Fish are therefore responsible for contributing a major but previously unrecognised portion of the inorganic carbon that maintains the ocean's acidity balance. The researchers predict that future increases in sea temperature and rising CO2 will cause fish to produce even more calcium carbonate.
To reach these results, the team created two independent computer models which for the first time estimated the total mass of fish in the ocean. They found there are between 812 and 2050 million tonnes (between 812 billion and 2050 billion kilos) of bony fish in the ocean. They then used lab research to establish that these fish produce around 110 million tonnes (110 billion kilos) of calcium carbonate per year.
Calcium carbonate is a white, chalky material that helps control the delicate acidity balance, or pH, of sea water. pH balance is vital for the health of marine ecosystems, including coral reefs, and important in controlling how easily the ocean will absorb and buffer future increases in atmospheric CO2.
This calcium carbonate is being produced by bony fish, a group that includes 90% of marine fish species but not sharks or rays. These fish continuously drink seawater to avoid dehydration. This exposes them to an excess of ingested calcium, which they precipitate into calcium carbonate crystals in the gut. The fish then simply excrete these unwanted chalky solids, sometimes called 'gut rocks', in a process that is separate from digestion and production of faeces.
The study reveals that carbonates excreted by fish are chemically quite different from those produced by plankton. This helps explain a phenomenon that has perplexed oceanographers: the sea becomes more alkaline at much shallower depths than expected. The carbonates produced by microscopic plankton should not be responsible for this alkalinity change, because they sink to much deeper depths intact, often becoming locked up in sediments and rocks for millions of years. In contrast, fish excrete more soluble forms of calcium carbonate that are likely to completely dissolve at much shallower depths (e.g. 500 to 1,000 metres).
Lead author Dr Rod Wilson of the University of Exeter (UK) said: "Our most conservative estimates suggest three to 15 per cent of the oceans' carbonates come from fish, but this range could be up to three times higher. We also know that fish carbonates differ considerably from those produced by plankton. Together, these findings may help answer a long-standing puzzle facing marine chemists, but they also reveal limitations to our current understanding of the marine carbon cycle."
And what about the future? The researchers predict that the combination of increases in sea temperature and rising CO2 expected over this century will cause fish to produce even more calcium carbonate.
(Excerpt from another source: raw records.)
<file path="src/sv/itif_pkg.sv">
package itif_pkg;

  typedef enum logic [2:0] {
    ACT_TICK    = 3'd0,
    ACT_RAISE   = 3'd1,
    ACT_WR_BYTE = 3'd2,
    ACT_WR_WORD = 3'd3,
    ACT_RD_BYTE = 3'd4,
    ACT_RD_WORD = 3'd5
  } itif_action_e;

  localparam int unsigned NumSrc   = 5;
  localparam int unsigned TimerBit = 3;
  localparam int unsigned CntW     = 33;
  localparam int unsigned ClrLsb   = 8;   // clear bits 8..12 of a flag word write
  localparam int unsigned ClrMsb   = 12;

  localparam logic [2:0]  MaxSrc      = 3'd4;
  localparam logic [23:0] PrescaleAddr = 24'hF00050;
  localparam logic [23:0] DivideAddr   = 24'hF00052;
  localparam logic [23:0] IntFlagAddr  = 24'hF000E0;
  localparam logic [23:0] HcAddr       = 24'hF00004;
  localparam logic [23:0] MirrorLo     = 24'hF08000;
  localparam logic [23:0] MirrorHi     = 24'hF0BFFF;
  localparam logic [23:0] MirrorMask   = 24'hFF7FFF;
  localparam logic [23:0] WindowLo     = 24'hF00000;
  localparam logic [23:0] WindowHi     = 24'hF03FFF;
  localparam logic [13:0] IcHiOff      = 14'h00E0;
  localparam logic [13:0] IcLoOff      = 14'h00E1;

  // byte-lane writes to prescaler and divider
  typedef struct packed {
    logic       ps_hi_we;
    logic       ps_lo_we;
    logic       dv_hi_we;
    logic       dv_lo_we;
    logic [7:0] ps_hi;
    logic [7:0] ps_lo;
    logic [7:0] dv_hi;
    logic [7:0] dv_lo;
  } itif_tmr_wr_t;

  // byte-lane writes to the interrupt control word plus flag clears
  typedef struct packed {
    logic              hi_we;
    logic              lo_we;
    logic [7:0]        hi;
    logic [7:0]        lo;
    logic [NumSrc-1:0] clr;
  } itif_ic_wr_t;

  function automatic logic left_out(input logic [23:0] a);
    left_out = (a >= 24'hF02100 && a < 24'hF02120) ||
               (a >= 24'hF03000 && a < 24'hF04000) ||
               (a >= 24'hF02200 && a < 24'hF022A0);
  endfunction

  function automatic logic [7:0] ic_byte(input logic [13:0] off, input logic [15:0] ic);
    if (off == IcHiOff) begin
      ic_byte = ic[15:8];
    end else if (off == IcLoOff) begin
      ic_byte = ic[7:0];
    end else begin
      ic_byte = 8'h00;
    end
  endfunction

endpackage

</file>
<file path="src/sv/itif_bus_dec.sv">
module itif_bus_dec (
  input  logic [2:0]                      action_i,
  input  logic [23:0]                     address_i,
  input  logic [15:0]                     write_data_i,
  input  logic [itif_pkg::NumSrc-1:0]     pending_i,
  input  logic [15:0]                     int_control_i,
  input  logic [15:0]                     prescale_i,
  input  logic [15:0]                     divide_i,
  output itif_pkg::itif_tmr_wr_t          tmr_wr_o,
  output itif_pkg::itif_ic_wr_t           ic_wr_o,
  output logic [15:0]                     read_data_o
);

  logic [23:0] mapped;
  logic        wr_ok;
  logic [13:0] off;
  logic [13:0] off1;
  logic [13:0] roff;
  logic [13:0] roff1;

  always_comb begin
    mapped = address_i;
    if (address_i >= itif_pkg::MirrorLo && address_i <= itif_pkg::MirrorHi) begin
      mapped = address_i & itif_pkg::MirrorMask;
    end
    wr_ok = (mapped >= itif_pkg::WindowLo) && (mapped <= itif_pkg::WindowHi) &&
            !itif_pkg::left_out(mapped);
    off  = mapped[13:0];
    off1 = off + 14'd1;
  end

  always_comb begin
    tmr_wr_o = '0;
    ic_wr_o  = '0;
    unique case (action_i)
      itif_pkg::ACT_WR_BYTE: begin
        if (wr_ok) begin
          if (mapped == itif_pkg::PrescaleAddr) begin
            tmr_wr_o.ps_hi_we = 1'b1;
            tmr_wr_o.ps_hi    = write_data_i[7:0];
          end else if (mapped == itif_pkg::PrescaleAddr + 24'd1) begin
            tmr_wr_o.ps_lo_we = 1'b1;
            tmr_wr_o.ps_lo    = write_data_i[7:0];
          end else if (mapped == itif_pkg::DivideAddr) begin
            tmr_wr_o.dv_hi_we = 1'b1;
            tmr_wr_o.dv_hi    = write_data_i[7:0];
          end else if (mapped == itif_pkg::DivideAddr + 24'd1) begin
            tmr_wr_o.dv_lo_we = 1'b1;
            tmr_wr_o.dv_lo    = write_data_i[7:0];
          end else if (off == itif_pkg::IcHiOff) begin
            ic_wr_o.hi_we = 1'b1;
            ic_wr_o.hi    = write_data_i[7:0];
          end else if (off == itif_pkg::IcLoOff) begin
            ic_wr_o.lo_we = 1'b1;
            ic_wr_o.lo    = write_data_i[7:0];
          end
        end
      end
      itif_pkg::ACT_WR_WORD: begin
        if (wr_ok) begin
          if (mapped == itif_pkg::PrescaleAddr) begin
            tmr_wr_o.ps_hi_we = 1'b1;
            tmr_wr_o.ps_lo_we = 1'b1;
            tmr_wr_o.ps_hi    = write_data_i[15:8];
            tmr_wr_o.ps_lo    = write_data_i[7:0];
          end else if (mapped == itif_pkg::DivideAddr) begin
            tmr_wr_o.dv_hi_we = 1'b1;
            tmr_wr_o.dv_lo_we = 1'b1;
            tmr_wr_o.dv_hi    = write_data_i[15:8];
            tmr_wr_o.dv_lo    = write_data_i[7:0];
          end else begin
            if (mapped == itif_pkg::IntFlagAddr) begin
              ic_wr_o.clr = write_data_i[itif_pkg::ClrMsb:itif_pkg::ClrLsb];
            end
            // high data byte lands at off, low data byte at off+1
            if (off == itif_pkg::IcHiOff) begin
              ic_wr_o.hi_we = 1'b1;
              ic_wr_o.hi    = write_data_i[15:8];
            end else if (off1 == itif_pkg::IcHiOff) begin
              ic_wr_o.hi_we = 1'b1;
              ic_wr_o.hi    = write_data_i[7:0];
            end
            if (off == itif_pkg::IcLoOff) begin
              ic_wr_o.lo_we = 1'b1;
              ic_wr_o.lo    = write_data_i[15:8];
            end else if (off1 == itif_pkg::IcLoOff) begin
              ic_wr_o.lo_we = 1'b1;
              ic_wr_o.lo    = write_data_i[7:0];
            end
          end
        end
      end
      default: begin
      end
    endcase
  end

  // reads decode the raw address, no mirroring
  always_comb begin
    roff        = address_i[13:0];
    roff1       = roff + 14'd1;
    read_data_o = '0;
    unique case (action_i)
      itif_pkg::ACT_RD_BYTE: begin
        if (itif_pkg::left_out(address_i)) begin
          read_data_o = '0;
        end else if (address_i == itif_pkg::PrescaleAddr) begin
          read_data_o = {8'h00, prescale_i[15:8]};
        end else if (address_i == itif_pkg::PrescaleAddr + 24'd1) begin
          read_data_o = {8'h00, prescale_i[7:0]};
        end else if (address_i == itif_pkg::DivideAddr) begin
          read_data_o = {8'h00, divide_i[15:8]};
        end else if (address_i == itif_pkg::DivideAddr + 24'd1) begin
          read_data_o = {8'h00, divide_i[7:0]};
        end else begin
          read_data_o = {8'h00, itif_pkg::ic_byte(roff, int_control_i)};
        end
      end
      itif_pkg::ACT_RD_WORD: begin
        if (address_i == itif_pkg::IntFlagAddr) begin
          read_data_o = {{(16 - itif_pkg::NumSrc){1'b0}}, pending_i};
        end else if (address_i == itif_pkg::HcAddr || itif_pkg::left_out(address_i)) begin
          read_data_o = '0;
        end else if (address_i == itif_pkg::PrescaleAddr) begin
          read_data_o = prescale_i;
        end else if (address_i == itif_pkg::DivideAddr) begin
          read_data_o = divide_i;
        end else begin
          read_data_o = {itif_pkg::ic_byte(roff, int_control_i),
                         itif_pkg::ic_byte(roff1, int_control_i)};
        end
      end
      default: begin
      end
    endcase
  end

endmodule

</file>
<file path="src/sv/itif_timer.sv">
module itif_timer (
  input  logic                   clk_i,
  input  logic                   rst_ni,
  input  logic                   step_i,
  input  logic                   tick_i,
  input  logic [15:0]            cycles_i,
  input  itif_pkg::itif_tmr_wr_t wr_i,
  output logic [15:0]            prescale_o,
  output logic [15:0]            divide_o,
  output logic                   fired_o
);

  logic [15:0]               prescale_q, prescale_d;
  logic [15:0]               divide_q, divide_d;
  logic [itif_pkg::CntW-1:0] countdown_q, countdown_d;
  logic [itif_pkg::CntW-1:0] product;
  logic                      any_wr;
  logic                      running;

  assign any_wr  = wr_i.ps_hi_we | wr_i.ps_lo_we | wr_i.dv_hi_we | wr_i.dv_lo_we;
  assign running = tick_i && (prescale_q != 16'd0);
  assign fired_o = running && (countdown_q <= {{(itif_pkg::CntW - 16){1'b0}}, cycles_i});

  always_comb begin
    prescale_d = {wr_i.ps_hi_we ? wr_i.ps_hi : prescale_q[15:8],
                  wr_i.ps_lo_we ? wr_i.ps_lo : prescale_q[7:0]};
    divide_d   = {wr_i.dv_hi_we ? wr_i.dv_hi : divide_q[15:8],
                  wr_i.dv_lo_we ? wr_i.dv_lo : divide_q[7:0]};
    // on a tick the write enables are low, so this is the current reload
    product    = ({{(itif_pkg::CntW - 16){1'b0}}, prescale_d} +
                  {{(itif_pkg::CntW - 1){1'b0}}, 1'b1}) *
                 ({{(itif_pkg::CntW - 16){1'b0}}, divide_d} +
                  {{(itif_pkg::CntW - 1){1'b0}}, 1'b1});

    countdown_d = countdown_q;
    if (any_wr || fired_o) begin
      countdown_d = product;
    end else if (running) begin
      countdown_d = countdown_q - {{(itif_pkg::CntW - 16){1'b0}}, cycles_i};
    end
  end

  always_ff @(posedge clk_i or negedge rst_ni) begin
    if (!rst_ni) begin
      prescale_q  <= '0;
      divide_q    <= '0;
      countdown_q <= '0;
    end else if (step_i) begin
      prescale_q  <= prescale_d;
      divide_q    <= divide_d;
      countdown_q <= countdown_d;
    end
  end

  assign prescale_o = prescale_q;
  assign divide_o   = divide_q;

endmodule

</file>
<file path="src/sv/interval_timer_interrupt_flags_unit.sv">
// Path: input beat passes through the input register, then the result register.
// Throughput: one beat per cycle while the result side is not stalled; the only path of note is the 17x17 reload
// multiply feeding the countdown register.
// Reset: pending flags, control word, prescaler, divider and countdown clear to 0,
// so the timer stays stopped until the prescaler is written; both stages empty.
module interval_timer_interrupt_flags_unit (
  input  logic        clk_i,
  input  logic        rst_ni,
  input  logic        s_axis_tvalid,
  output logic        s_axis_tready,
  // [2:0] action, [26:3] address, [42:27] write_data, [45:43] source,
  // [61:46] tick_cycles, [63:62] zero
  input  logic [63:0] s_axis_tdata,
  output logic        m_axis_tvalid,
  input  logic        m_axis_tready,
  // [15:0] read_data, [16] timer_fired, [17] cpu_irq_request,
  // [22:18] pending_flags, [23] zero
  output logic [23:0] m_axis_tdata
);

  logic                          in_valid_q;
  logic [2:0]                    action_q;
  logic [23:0]                   address_q;
  logic [15:0]                   write_data_q;
  logic [2:0]                    source_q;
  logic [15:0]                   tick_cycles_q;

  logic                          out_valid_q;
  logic [23:0]                   out_data_q;

  logic [itif_pkg::NumSrc-1:0]   pending_q, pending_d;
  logic [15:0]                   int_control_q, int_control_d;

  logic                          advance;
  logic                          in_take;
  itif_pkg::itif_tmr_wr_t        tmr_wr;
  itif_pkg::itif_ic_wr_t         ic_wr;
  logic [15:0]                   read_data;
  logic [15:0]                   prescale;
  logic [15:0]                   divide;
  logic                          fired;
  logic                          irq;

  assign advance       = in_valid_q && (!out_valid_q || m_axis_tready);
  assign s_axis_tready = !in_valid_q || advance;
  assign in_take       = s_axis_tvalid && s_axis_tready;

  always_ff @(posedge clk_i or negedge rst_ni) begin
    if (!rst_ni) begin
      in_valid_q <= 1'b0;
    end else if (in_take) begin
      in_valid_q <= 1'b1;
    end else if (advance) begin
      in_valid_q <= 1'b0;
    end
  end

  always_ff @(posedge clk_i) begin
    if (in_take) begin
      action_q      <= s_axis_tdata[2:0];
      address_q     <= s_axis_tdata[26:3];
      write_data_q  <= s_axis_tdata[42:27];
      source_q      <= s_axis_tdata[45:43];
      tick_cycles_q <= s_axis_tdata[61:46];
    end
  end

  itif_bus_dec u_dec (
    .action_i      (action_q),
    .address_i     (address_q),
    .write_data_i  (write_data_q),
    .pending_i     (pending_q),
    .int_control_i (int_control_q),
    .prescale_i    (prescale),
    .divide_i      (divide),
    .tmr_wr_o      (tmr_wr),
    .ic_wr_o       (ic_wr),
    .read_data_o   (read_data)
  );

  itif_timer u_timer (
    .clk_i      (clk_i),
    .rst_ni     (rst_ni),
    .step_i     (advance),
    .tick_i     (action_q == itif_pkg::ACT_TICK),
    .cycles_i   (tick_cycles_q),
    .wr_i       (tmr_wr),
    .prescale_o (prescale),
    .divide_o   (divide),
    .fired_o    (fired)
  );

  assign irq = fired && int_control_q[itif_pkg::TimerBit];

  always_comb begin
    pending_d = pending_q & ~ic_wr.clr;
    if (action_q == itif_pkg::ACT_RAISE && source_q <= itif_pkg::MaxSrc) begin
      pending_d[source_q] = 1'b1;
    end
    if (fired) begin
      pending_d[itif_pkg::TimerBit] = 1'b1;
    end
    int_control_d = {ic_wr.hi_we ? ic_wr.hi : int_control_q[15:8],
                     ic_wr.lo_we ? ic_wr.lo : int_control_q[7:0]};
  end

  always_ff @(posedge clk_i or negedge rst_ni) begin
    if (!rst_ni) begin
      pending_q     <= '0;
      int_control_q <= '0;
    end else if (advance) begin
      pending_q     <= pending_d;
      int_control_q <= int_control_d;
    end
  end

  always_ff @(posedge clk_i or negedge rst_ni) begin
    if (!rst_ni) begin
      out_valid_q <= 1'b0;
    end else if (advance) begin
      out_valid_q <= 1'b1;
    end else if (m_axis_tready) begin
      out_valid_q <= 1'b0;
    end
  end

  always_ff @(posedge clk_i) begin
    if (advance) begin
      out_data_q <= {1'b0, pending_d, irq, fired, read_data};
    end
  end

  assign m_axis_tvalid = out_valid_q;
  assign m_axis_tdata  = out_data_q;

endmodule

</file>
This is for two reasons. Firstly, higher temperatures stimulate overall metabolism in fish, which drives all their biological processes to run faster. Secondly, increasing CO2 in their blood directly stimulates carbonate production by the gut specifically.
Dr Rod Wilson continues: "We have really only just scratched the surface of knowing the chemistry and fate of fish carbonates. Given current concerns about the acidification of our seas through global CO2 emissions, it is more important than ever that we understand how the pH balance of the sea is normally maintained. Because of the impact of global climate change, fish are likely to have an even bigger influence on the chemistry of our oceans in future. So, it is vitally important that we build on this research to help fully understand these processes and how this will affect some of our most precious marine ecosystems."
This study was carried out by the University of Exeter (UK), University of Miami (USA), University of Ottawa (Canada), University of British Columbia (Canada), Centre for Environment, Fisheries and Aquaculture Science (UK) and University of East Anglia (UK).
Dr Rod Wilson's research was supported by the Biotechnology and Biological Sciences Research Council (BBSRC).